Although the exact pathophysiology of myocardial damage in COVID-19 is not completely known, various potential mechanisms could play a role in this phenomenon. On the one hand, there is a direct invasion of cardiomyocytes by the virus, in which expression of angiotensin-converting enzyme 2 by myocytes is essential. In the same way, severe hypoxia caused by respiratory damage can lead to ischemia and oxidative stress due to the increased oxygen demand in the myocardium. On the other hand, cardiac microvascular damage can be caused by intravascular coagulation and/or by an excessive immune and inflammatory response leading to a cytokine storm and myocardial dysfunction [
26,
27]. It has been recently pointed out that people with chronic diseases have a higher risk of developing more severe forms of the disease. In such more ill people, lipid peroxidation is catalyzed by iron released from hemoglobin, transferrin, and ferritin, which are released by tissue acidosis and free oxygen radicals. Such ferroptosis-inducing factors can directly or indirectly affect glutathione peroxidase, resulting in a decrease in the antioxidant capacity and accumulation of lipid reactive oxygen species (ROS) in the cells, ultimately leading to oxidative cell stress and, finally, death [
28].
In our study, SAR-CoV-2 infection was associated with a high incidence of subclinical cardiac involvement, highlighted by impairment in GLS and elevated hs-cTnI; this was reversible in most patients but it could affect prognosis as it has been seen in other myocarditis. This could mean that patients with cardiac dysfunction should have a longer follow-up to exclude former cardiac abnormalities in the long term. The application of these findings to clinical practice would involve the hypothesis that in other kinds of myocarditis with normal left ventricular ejection fraction but with subclinical left ventricular dysfunction shown by GLS and elevated hs-cTnI plasma levels, the impaired ventricular function might have a high recovery rate, as we have seen in this study with the SAR-CoV-2 virus.

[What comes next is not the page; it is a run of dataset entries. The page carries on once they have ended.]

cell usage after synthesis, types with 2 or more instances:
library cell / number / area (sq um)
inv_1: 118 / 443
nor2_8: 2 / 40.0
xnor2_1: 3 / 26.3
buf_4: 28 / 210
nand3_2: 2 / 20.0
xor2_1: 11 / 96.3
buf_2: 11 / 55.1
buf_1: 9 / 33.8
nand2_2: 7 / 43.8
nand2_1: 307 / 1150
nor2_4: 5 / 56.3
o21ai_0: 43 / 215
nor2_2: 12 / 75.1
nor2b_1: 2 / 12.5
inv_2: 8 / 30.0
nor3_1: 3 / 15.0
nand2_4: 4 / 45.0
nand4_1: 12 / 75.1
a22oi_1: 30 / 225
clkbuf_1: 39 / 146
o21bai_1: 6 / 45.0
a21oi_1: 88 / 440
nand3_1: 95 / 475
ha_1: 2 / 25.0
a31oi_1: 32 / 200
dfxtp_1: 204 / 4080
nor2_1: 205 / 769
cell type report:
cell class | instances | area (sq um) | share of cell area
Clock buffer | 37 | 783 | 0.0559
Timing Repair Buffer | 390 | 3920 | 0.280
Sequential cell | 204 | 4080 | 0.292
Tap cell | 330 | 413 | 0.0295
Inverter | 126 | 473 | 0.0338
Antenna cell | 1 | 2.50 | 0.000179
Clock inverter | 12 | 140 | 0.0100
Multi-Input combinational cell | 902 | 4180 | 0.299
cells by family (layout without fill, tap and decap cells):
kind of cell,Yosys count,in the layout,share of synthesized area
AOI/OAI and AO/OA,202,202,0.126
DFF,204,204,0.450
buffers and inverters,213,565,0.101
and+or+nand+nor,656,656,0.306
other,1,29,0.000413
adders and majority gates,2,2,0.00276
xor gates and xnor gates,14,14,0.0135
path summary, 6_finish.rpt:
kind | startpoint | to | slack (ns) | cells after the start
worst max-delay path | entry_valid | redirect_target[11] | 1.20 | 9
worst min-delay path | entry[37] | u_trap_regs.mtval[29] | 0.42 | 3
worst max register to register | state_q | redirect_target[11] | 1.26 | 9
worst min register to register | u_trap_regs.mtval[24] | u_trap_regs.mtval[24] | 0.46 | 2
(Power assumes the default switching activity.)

Despite being based on a consecutive and homogeneous cohort of patients hospitalized for COVID-19, our main limitation is that this was a single-center observational study and was performed in a relatively small sample; because of this, the results may vary in a wider population. Furthermore, we included patients with mild disease and not with severe conditions (respiratory distress or multiorgan failure), where the systemic inflammatory response is more marked, as are its cardiac implications. Given the broad clinical variety of SARS-CoV-2 infection, which includes asymptomatic patients who are not hospitalized, our findings cannot be applied to the general population affected by COVID-19. Finally, our study does not enable us to evaluate whether these echocardiographic abnormalities can lead to chronic consequences in the long term. Therefore, careful follow-up of patients who have recovered from COVID-19 should be recommended, in order to identify the long-term implications of the cardiovascular damage.